Accelerating The Future Of The Nation

Progressives have gotten a little better at telling stories. We have started to understand that the conservatives have undermined us on family, future, government, jobs. The good news is that the future is actually catching up with them. (The future has a liberal bias!) We saw this with marriage deregulation – all their rhetoric couldn’t prevent it from just happening. But we can help accelerate the future. And we can do it with language.

Let’s do a thought experiment.

Conservatives and people who aren’t dyed-in-the-wool liberals believe that principles A, B, and C are important for making good moral decisions. What the right wing has done is say their policies are aligned with A, B, and C. And they say progressive policies are against A, B, and C. (Irrespective of either the facts about the policies or of how well the policies actually align with A, B, and C.)

On the other hand, liberals say “We think principles A, B, and C are illogical, small-minded, and unimportant. We’re not even going to try to address them. In fact, we’re going to ridicule you for believing them. We’re going to present our policies as aligned with D and E, which are clearly the logical and meaningful ones.” Again, irrespective of whether A, B, and C really are important to consider and whether progressive policies do align with A, B, and C or not.

(The hilarious sub-story to this is that liberals often use those same principles A, B, and C in other domains than politics to inform their decisions, totally blind to the fact that they are being inconsistent between domains.)

There would be six aspects to addressing this thought experiment:

  1. Recognize that this is happening.
  2. Realize that working within the A, B, and C framework is going to be more fruitful. This is the point of this site, and other sites like Talk Like A Liberal and the Winning Words Project.
  3. Formulate expressions of progressive policies that align with A, B, and C. While not forgetting about D and E.
  4. Showing how right wing policies actually fail to align with A, B, and C.
  5. Rebutting anything from the right wing about our policies not aligning with A, B, and C
  6. Getting others, especially Democratic campaigners, to take up the work we do in 3, 4, and 5 and use it in the field

Principles A, B, and C are not just made up for the sake of this example. They are actual dimensions of moral decision making, as discovered by various researchers including Jonathan Haidt (see his TED Talk on this topic). They are:

  • A. In-group loyalty
  • B. Respect for authority
  • C. A sense of purity and sanctity

Principles D and E are not just made up either, they are:

  • D. Fairness and reciprocity
  • E. Prevention of harm to oneself or others

This is a simplification and only part of the story. But it’s basically correct. The rest of the work of this blog is to do steps 1-6 above related to this:

  • Convince you that it’s true.
  • Convince you that it’s important
  • Give you tools to make use of the information.

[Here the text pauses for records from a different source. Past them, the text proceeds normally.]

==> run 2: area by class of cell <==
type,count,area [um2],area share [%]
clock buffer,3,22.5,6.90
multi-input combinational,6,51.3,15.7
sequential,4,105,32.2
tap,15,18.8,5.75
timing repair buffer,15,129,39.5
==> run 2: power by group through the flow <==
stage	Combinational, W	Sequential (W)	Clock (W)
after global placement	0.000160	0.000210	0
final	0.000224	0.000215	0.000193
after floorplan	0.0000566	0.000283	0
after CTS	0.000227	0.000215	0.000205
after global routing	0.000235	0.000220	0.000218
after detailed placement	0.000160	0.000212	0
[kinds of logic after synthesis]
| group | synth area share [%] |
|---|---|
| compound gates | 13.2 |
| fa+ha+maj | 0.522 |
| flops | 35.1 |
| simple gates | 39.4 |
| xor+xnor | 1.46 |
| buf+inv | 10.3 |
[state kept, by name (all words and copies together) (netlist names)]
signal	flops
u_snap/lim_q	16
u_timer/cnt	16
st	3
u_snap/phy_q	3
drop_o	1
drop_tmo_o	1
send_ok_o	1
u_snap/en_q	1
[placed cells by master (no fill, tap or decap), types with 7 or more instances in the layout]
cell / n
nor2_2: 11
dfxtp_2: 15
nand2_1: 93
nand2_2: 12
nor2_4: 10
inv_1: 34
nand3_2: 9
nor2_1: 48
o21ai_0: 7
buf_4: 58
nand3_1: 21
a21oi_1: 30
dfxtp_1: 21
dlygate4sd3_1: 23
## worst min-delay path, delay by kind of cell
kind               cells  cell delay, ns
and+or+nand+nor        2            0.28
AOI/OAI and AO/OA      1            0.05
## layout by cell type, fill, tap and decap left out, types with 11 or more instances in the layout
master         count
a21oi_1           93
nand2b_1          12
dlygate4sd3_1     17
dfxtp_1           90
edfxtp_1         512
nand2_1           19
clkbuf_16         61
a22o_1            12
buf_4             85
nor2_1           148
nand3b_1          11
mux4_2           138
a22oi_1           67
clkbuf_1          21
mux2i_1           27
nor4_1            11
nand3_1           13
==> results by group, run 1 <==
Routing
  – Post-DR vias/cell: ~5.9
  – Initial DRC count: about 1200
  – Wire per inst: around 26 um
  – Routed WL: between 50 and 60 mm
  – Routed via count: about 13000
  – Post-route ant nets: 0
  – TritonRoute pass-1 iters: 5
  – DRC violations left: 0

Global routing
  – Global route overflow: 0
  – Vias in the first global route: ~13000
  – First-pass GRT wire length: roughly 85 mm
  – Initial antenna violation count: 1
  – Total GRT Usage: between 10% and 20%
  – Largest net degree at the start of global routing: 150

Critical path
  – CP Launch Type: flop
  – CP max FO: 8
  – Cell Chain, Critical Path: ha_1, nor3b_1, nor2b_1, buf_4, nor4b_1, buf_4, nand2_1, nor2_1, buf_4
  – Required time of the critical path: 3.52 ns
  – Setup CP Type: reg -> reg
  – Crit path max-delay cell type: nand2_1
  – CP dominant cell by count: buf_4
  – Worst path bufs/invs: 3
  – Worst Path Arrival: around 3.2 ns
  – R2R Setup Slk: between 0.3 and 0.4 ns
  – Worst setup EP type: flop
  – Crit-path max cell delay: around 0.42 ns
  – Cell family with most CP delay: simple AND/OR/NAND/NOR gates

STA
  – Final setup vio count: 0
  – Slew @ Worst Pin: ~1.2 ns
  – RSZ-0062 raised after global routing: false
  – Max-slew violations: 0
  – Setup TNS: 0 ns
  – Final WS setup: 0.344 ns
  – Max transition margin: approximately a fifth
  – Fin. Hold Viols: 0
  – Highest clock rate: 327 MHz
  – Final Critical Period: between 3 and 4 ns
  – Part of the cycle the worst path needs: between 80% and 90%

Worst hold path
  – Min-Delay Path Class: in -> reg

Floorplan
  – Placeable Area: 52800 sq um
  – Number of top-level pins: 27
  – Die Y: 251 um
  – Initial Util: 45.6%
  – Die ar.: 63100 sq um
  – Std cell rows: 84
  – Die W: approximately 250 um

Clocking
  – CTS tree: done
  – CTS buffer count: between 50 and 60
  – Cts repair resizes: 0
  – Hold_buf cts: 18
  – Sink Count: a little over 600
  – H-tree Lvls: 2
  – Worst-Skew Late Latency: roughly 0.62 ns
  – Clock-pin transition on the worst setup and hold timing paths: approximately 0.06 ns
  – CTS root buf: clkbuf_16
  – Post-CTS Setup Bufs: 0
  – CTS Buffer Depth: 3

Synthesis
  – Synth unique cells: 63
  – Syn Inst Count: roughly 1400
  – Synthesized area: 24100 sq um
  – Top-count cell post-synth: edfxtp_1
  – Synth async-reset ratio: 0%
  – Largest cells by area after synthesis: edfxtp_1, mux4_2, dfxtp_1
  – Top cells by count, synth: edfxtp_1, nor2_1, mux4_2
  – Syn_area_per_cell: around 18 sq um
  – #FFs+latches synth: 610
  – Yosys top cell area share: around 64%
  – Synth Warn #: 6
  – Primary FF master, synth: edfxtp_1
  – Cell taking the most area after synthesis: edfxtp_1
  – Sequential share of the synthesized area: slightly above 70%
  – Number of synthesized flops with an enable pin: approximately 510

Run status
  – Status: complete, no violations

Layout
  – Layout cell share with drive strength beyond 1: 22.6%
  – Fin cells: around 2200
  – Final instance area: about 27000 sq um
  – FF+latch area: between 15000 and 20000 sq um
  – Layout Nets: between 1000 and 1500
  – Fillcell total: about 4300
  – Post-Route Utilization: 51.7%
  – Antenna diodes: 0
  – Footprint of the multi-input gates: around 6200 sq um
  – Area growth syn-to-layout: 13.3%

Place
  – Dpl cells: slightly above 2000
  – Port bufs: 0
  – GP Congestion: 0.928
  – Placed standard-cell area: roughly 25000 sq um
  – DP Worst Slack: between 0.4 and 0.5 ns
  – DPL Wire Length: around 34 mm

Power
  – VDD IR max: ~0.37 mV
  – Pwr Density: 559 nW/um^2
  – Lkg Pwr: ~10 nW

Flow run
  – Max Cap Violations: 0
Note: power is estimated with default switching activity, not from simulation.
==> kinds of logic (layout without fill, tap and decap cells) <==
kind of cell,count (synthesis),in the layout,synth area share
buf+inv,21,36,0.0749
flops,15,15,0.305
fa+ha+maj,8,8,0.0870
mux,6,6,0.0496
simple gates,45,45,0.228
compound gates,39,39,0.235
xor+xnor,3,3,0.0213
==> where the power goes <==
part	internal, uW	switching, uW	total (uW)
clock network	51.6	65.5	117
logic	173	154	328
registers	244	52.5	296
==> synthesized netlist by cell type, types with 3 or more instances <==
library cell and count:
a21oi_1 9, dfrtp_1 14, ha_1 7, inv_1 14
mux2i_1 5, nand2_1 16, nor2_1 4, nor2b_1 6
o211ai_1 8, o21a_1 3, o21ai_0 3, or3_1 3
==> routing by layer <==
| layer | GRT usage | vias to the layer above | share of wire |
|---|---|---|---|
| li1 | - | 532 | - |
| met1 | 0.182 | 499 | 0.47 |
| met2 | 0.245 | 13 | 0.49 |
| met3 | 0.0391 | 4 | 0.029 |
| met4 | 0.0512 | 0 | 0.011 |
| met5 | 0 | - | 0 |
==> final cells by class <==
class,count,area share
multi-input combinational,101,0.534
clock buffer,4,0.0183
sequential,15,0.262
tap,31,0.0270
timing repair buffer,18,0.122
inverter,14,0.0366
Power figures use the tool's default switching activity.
### src/rtl/vdma_setup_decoder.sv
module vdma_setup_decoder #(
  parameter logic [7:0]  REQ_TYPE   = 8'h40,
  parameter logic [7:0]  REQ_CODE   = 8'h0C,
  parameter logic [15:0] REQ_INDEX  = 16'h0471,
  parameter int          ADDR_BYTES = 3,
  parameter int          SIZE_BYTES = 2
) (
  input  logic                      clk,
  input  logic                      rst_n,
  input  logic                      byte_valid,
  input  logic [7:0]                byte_data,
  input  logic                      setup_start,
  output logic                      req_valid,
  output logic [8*ADDR_BYTES-1:0]   req_addr,
  output logic [8*SIZE_BYTES-1:0]   req_size,
  output logic                      req_in,
  output logic                      stall
);
  localparam int ADDR_W   = 8 * ADDR_BYTES;
  localparam int SIZE_W   = 8 * SIZE_BYTES;
  localparam int DATA_LEN = ADDR_BYTES + SIZE_BYTES + 1;
  localparam int HOLD_W   = 8 * (DATA_LEN - 1);
  localparam int DCNT_W   = $clog2(DATA_LEN + 1);
  localparam logic [15:0] LEN16 = 16'(DATA_LEN);

  typedef enum logic [1:0] {PH_IDLE, PH_SETUP, PH_DATA, PH_DONE} phase_t;

  phase_t              phase;
  logic [2:0]          scnt;
  logic [DCNT_W-1:0]   dcnt;
  logic                match_q;
  logic [HOLD_W-1:0]   hold;
  logic [8*DATA_LEN-1:0] frame;
  logic                byte_ok;

  function automatic logic [7:0] sig_byte(input logic [2:0] idx);
    case (idx)
      3'd0:    return REQ_TYPE;
      3'd1:    return REQ_CODE;
      3'd4:    return REQ_INDEX[7:0];
      3'd5:    return REQ_INDEX[15:8];
      3'd6:    return LEN16[7:0];
      3'd7:    return LEN16[15:8];
      default: return 8'h00;
    endcase
  endfunction

  assign byte_ok = (byte_data == sig_byte(scnt));
  assign frame   = {byte_data, hold};

  always_ff @(posedge clk or negedge rst_n) begin
    if (!rst_n) begin
      phase     <= PH_IDLE;
      scnt      <= '0;
      dcnt      <= '0;
      match_q   <= 1'b1;
      hold      <= '0;
      req_valid <= 1'b0;
      stall     <= 1'b0;
      req_addr  <= '0;
      req_size  <= '0;
      req_in    <= 1'b0;
    end else begin
      req_valid <= 1'b0;
      stall     <= 1'b0;
      if (setup_start) begin
        phase   <= PH_SETUP;
        dcnt    <= '0;
        if (byte_valid) begin
          scnt    <= 3'd1;
          match_q <= (byte_data == sig_byte(3'd0));
        end else begin
          scnt    <= 3'd0;
          match_q <= 1'b1;
        end
      end else if (byte_valid) begin
        case (phase)
          PH_SETUP: begin
            if (scnt == 3'd7) begin
              if (match_q && byte_ok) begin
                phase <= PH_DATA;
                dcnt  <= '0;
              end else begin
                phase <= PH_IDLE;
                stall <= 1'b1;
              end
            end else begin
              scnt    <= scnt + 3'd1;
              match_q <= match_q && byte_ok;
            end
          end
          PH_DATA: begin
            hold <= frame[8*DATA_LEN-1:8];
            if (dcnt == DCNT_W'(DATA_LEN - 1)) begin
              phase <= PH_DONE;
              if (byte_data[7]) begin
                req_valid <= 1'b1;
                req_addr  <= frame[ADDR_W-1:0];
                req_size  <= frame[ADDR_W +: SIZE_W];
                req_in    <= byte_data[0];
              end
            end else begin
              dcnt <= dcnt + 1'b1;
            end
          end
          default: ;
        endcase
      end
    end
  end

  AST_REQ_PULSE: assert property (@(posedge clk) disable iff (!rst_n)
    req_valid |=> !req_valid);
  AST_STALL_PULSE: assert property (@(posedge clk) disable iff (!rst_n)
    stall |=> !stall);
  AST_REQ_STALL_EXCL: assert property (@(posedge clk) disable iff (!rst_n)
    !(req_valid && stall));
  AST_REQ_NEEDS_CMD: assert property (@(posedge clk) disable iff (!rst_n)
    req_valid |-> $past(byte_valid && byte_data[7] && !setup_start));
  AST_STALL_ON_BYTE: assert property (@(posedge clk) disable iff (!rst_n)
    stall |-> $past(byte_valid && !setup_start));
  AST_FIELDS_HOLD: assert property (@(posedge clk) disable iff (!rst_n)
    !req_valid |-> $stable({req_addr, req_size, req_in}));
endmodule

### config.mk
export PLATFORM = sky130hd
export DESIGN_NAME = vdma_setup_decoder
export DESIGN_NICKNAME = d
export VERILOG_FILES = /design/src/rtl/vdma_setup_decoder.sv
export SDC_FILE = /design/constraint.sdc
export NUM_CORES = 1
export LEC_CHECK = 0
export BUFFER_PORTS_ARGS = -buffer_cell sky130_fd_sc_hd__buf_4
export CAP_MARGIN = 25
export CELL_PAD_IN_SITES_DETAIL_PLACEMENT = 0
export CELL_PAD_IN_SITES_GLOBAL_PLACEMENT = 1
export CORE_ASPECT_RATIO = 0.9
export CORE_MARGIN = 2
export CORE_UTILIZATION = 32
export CTS_CLUSTER_DIAMETER = 30
export DETAILED_ROUTE_END_ITERATION = 8
export PLACE_DENSITY_LB_ADDON = 0.1
export SYNTH_ARGS = -nofsm -noshare
export SYNTH_HDL_FRONTEND = slang
export SYNTH_SLANG_ARGS = --single-unit
### constraint.sdc
create_clock -name clk -period 3.3 [get_ports clk]
set_input_delay 0.33 -clock clk [delete_from_list [all_inputs] [get_ports clk]]
set_output_delay 0.33 -clock clk [all_outputs]
set_load 0.005 [all_outputs]
--- src/rtl/lic_pulse_gen.sv ---
// Module: lic_pulse_gen
// In edge mode, turns each rising edge of the filtered level into a high
// pulse of the programmed width, counted in ticks; an edge during a pulse
// reloads the full width. Assumes lvl_i is synchronous.
module lic_pulse_gen
    import lic_pkg::*;
(
    input  logic       clk,
    input  logic       rst_n,
    input  logic       tick_i,
    input  logic       clr_i,
    input  logic       edge_mode_i,
    input  logic [1:0] width_code_i,
    input  logic       lvl_i,
    output logic       pulse_o
);

    logic [PULSE_W-1:0] cnt_q;
    logic               prev_q;
    logic               rise;

    assign rise = edge_mode_i && lvl_i && !prev_q;

    // Edge history and remaining pulse ticks
    always_ff @(posedge clk) begin
        if (!rst_n || clr_i) begin
            prev_q <= 1'b0;
            cnt_q  <= '0;
        end else begin
            prev_q <= lvl_i;
            if (rise)                       cnt_q <= pulse_ticks(width_code_i);
            else if (tick_i && cnt_q != '0) cnt_q <= cnt_q - 1'b1;
        end
    end

    assign pulse_o = (cnt_q != '0);

    // a rising edge in edge mode starts a pulse
    p_pulse_start_r7: assert property (@(posedge clk) disable iff (!rst_n)
        (rise && !clr_i) |=> pulse_o);

    // a pulse only begins after the filtered level was high
    p_pulse_cause_r7: assert property (@(posedge clk) disable iff (!rst_n)
        $rose(pulse_o) |-> $past(lvl_i));

    // without a tick or an edge the remaining width holds
    p_hold_no_tick_r10: assert property (@(posedge clk) disable iff (!rst_n)
        (!tick_i && !rise && !clr_i) |=> $stable(cnt_q));

endmodule

--- src/rtl/logic_input_conditioner.sv ---
// Module: logic_input_conditioner (top)
// One conditioned logic input: two-flop synchroniser, optional inversion,
// glitch filter and level/edge output stage, all controlled by one
// configuration byte at address CFG_ADDR. Assumes CLK_PER_US clock
// cycles make 1 us.
module logic_input_conditioner
    import lic_pkg::*;
#(
    parameter int         CLK_PER_US = 250,
    parameter logic [7:0] CFG_ADDR   = 8'h9B
) (
    input  logic       clk,
    input  logic       rst_n,
    input  logic       pin_i,
    input  logic       wr_en_i,
    input  logic [7:0] addr_i,
    input  logic [7:0] wdata_i,
    output logic [7:0] rdata_o,
    output logic       cond_o
);

    cfg_t       cfg_q;
    logic       sel;
    logic       wr_hit;
    logic [1:0] sync_q;
    logic       lvl_inv;
    logic       tick;
    logic       flt_lvl;
    logic       pulse;

    assign sel    = (addr_i == CFG_ADDR);
    assign wr_hit = wr_en_i && sel;

    // Configuration register; the reserved bit is never stored
    always_ff @(posedge clk) begin
        if (!rst_n)      cfg_q <= '0;
        else if (wr_hit) cfg_q <= cfg_t'({1'b0, wdata_i[6:0]});
    end

    assign rdata_o = sel ? cfg_q : 8'h00;

    // Two-flop synchroniser for the raw pin
    always_ff @(posedge clk) begin
        if (!rst_n) sync_q <= 2'b00;
        else        sync_q <= {sync_q[0], pin_i};
    end

    assign lvl_inv = sync_q[1] ^ cfg_q.invert;

    lic_tick_gen #(.DIV(CLK_PER_US)) u_tick (
        .clk    (clk),
        .rst_n  (rst_n),
        .tick_o (tick)
    );

    lic_glitch_filter u_filt (
        .clk    (clk),
        .rst_n  (rst_n),
        .tick_i (tick),
        .clr_i  (wr_hit),
        .code_i (cfg_q.filt_code),
        .lvl_i  (lvl_inv),
        .lvl_o  (flt_lvl)
    );

    lic_pulse_gen u_pulse (
        .clk          (clk),
        .rst_n        (rst_n),
        .tick_i       (tick),
        .clr_i        (wr_hit),
        .edge_mode_i  (cfg_q.edge_mode),
        .width_code_i (cfg_q.width_code),
        .lvl_i        (flt_lvl),
        .pulse_o      (pulse)
    );

    assign cond_o = cfg_q.edge_mode ? pulse : flt_lvl;

    // a hit stores the low seven data bits with bit 7 cleared
    p_cfg_write_r2: assert property (@(posedge clk) disable iff (!rst_n)
        wr_hit |=> (cfg_q == cfg_t'({1'b0, $past(wdata_i[6:0])})));

    // without a hit the configuration holds
    p_cfg_hold_r2: assert property (@(posedge clk) disable iff (!rst_n)
        !wr_hit |=> $stable(cfg_q));

    // the output is low in the cycle after any configuration write
    p_out_low_after_wr_r9: assert property (@(posedge clk) disable iff (!rst_n)
        wr_hit |=> !cond_o);

endmodule

--- config.mk ---
export PLATFORM = sky130hd
export DESIGN_NAME = logic_input_conditioner
export DESIGN_NICKNAME = d
export VERILOG_FILES = /design/src/rtl/lic_pkg.sv /design/src/rtl/lic_tick_gen.sv /design/src/rtl/lic_glitch_filter.sv /design/src/rtl/lic_pulse_gen.sv /design/src/rtl/logic_input_conditioner.sv
export SDC_FILE = /design/constraint.sdc
export NUM_CORES = 1
export LEC_CHECK = 0
export ABC_CLOCK_PERIOD_IN_PS = 6700
export BUFFER_PORTS_ARGS = -buffer_cell sky130_fd_sc_hd__buf_2
export CAP_MARGIN = 20
export CORE_ASPECT_RATIO = 1.2
export CORE_MARGIN = 8
export CORE_UTILIZATION = 50
export DETAILED_ROUTE_END_ITERATION = 6
export PLACE_DENSITY = 0.72
export SYNTH_ARGS = -nofsm -noshare
export SYNTH_HDL_FRONTEND = slang
export SYNTH_SLANG_ARGS = --single-unit
--- constraint.sdc ---
create_clock -name clk -period 6.7 [get_ports clk]
set_input_delay 0.335 -clock clk [delete_from_list [all_inputs] [get_ports clk]]
set_output_delay 0.335 -clock clk [all_outputs]
set_load 0.01 [all_outputs]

We progressives can make a lot of progress just focusing on this use of language. Let’s do it.


Some Bads Are More Equal Than Others – Or Why OWS Protesters Should Keep Their Clothes On

Error 404 - Need to avoid tactical errorsCreative Commons License photo credit: mclapics
Error 404 - Need to avoid tactical errors

In my last post I talked about how “Bad is stronger than good” is playing out in the Occupy Wall Street movement, and elsewhere. But I also mentioned some specific tactical mistakes that some people in OWS are making, such as running around nude at OWS events.

In the context of attempting to make OWS a national movement that attracts people from across the political spectrum, people running around naked is a pretty big “bad.”

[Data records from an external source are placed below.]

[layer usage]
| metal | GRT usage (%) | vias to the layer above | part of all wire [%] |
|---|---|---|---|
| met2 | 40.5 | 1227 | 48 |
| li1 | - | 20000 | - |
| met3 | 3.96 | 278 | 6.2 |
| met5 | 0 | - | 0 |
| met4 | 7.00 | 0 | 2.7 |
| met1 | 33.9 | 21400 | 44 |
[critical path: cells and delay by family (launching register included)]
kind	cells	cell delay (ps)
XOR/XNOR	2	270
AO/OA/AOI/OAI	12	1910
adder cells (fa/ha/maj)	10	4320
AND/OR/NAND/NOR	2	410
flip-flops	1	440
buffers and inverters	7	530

The reason it’s a bigger bad is related to a whole other set of cognitive concepts that Jonathan Haidt talks about in this TED Talk, which I will try to summarize. Haidt identifies five dimensions along which people make moral – and hence political – decisions. These dimensions are:

  • Fairness/reciprocity
  • Harm/care
  • Group membership
  • Purity/sanctity
  • Authority

Simply put, liberals weight the first two much more strongly than the last three (which many liberals weight negatively, in fact), while conservatives weight all five dimensions strongly – they are equally strong on the first two as liberals, but much much stronger on the last three.

Now, think about the 1%/99% message – the central message of OWS. It’s primarily focused on the first two or Haidt’s dimensions – fairness (it’s not fair that the 1% has been able to amass so much wealth), and harm (because I can’t get a job, I can’t take care of myself or my family). One immensely clever aspect of the OWS movement has to be to articulate the 1%/99% divide, since it also activates the “group membership” dimension – essentially everyone can recognize themselves as being in the 99%.

But OWS has problems with purity/sanctity – because it’s a bunch of people camping out, which is a dirty, smelly experience at best – and with authority – because it’s intrinsically in opposition to various authority figures, such as the police, the city governments, and the owners of the places like Zucchotti Park.

So when you add in a naked man, which is horrendous from a purity/sanctity point of view, and not good at all from an authority and group membership point of view, (and at best neutral on fairness and harm) you suddenly have a very strong set of Bad that outweighs, for conservatives, the fundamental position of OWS. And, to be honest, it doesn’t do much for the liberals who are supporting OWS in the first place either, although they are generally not going to judge.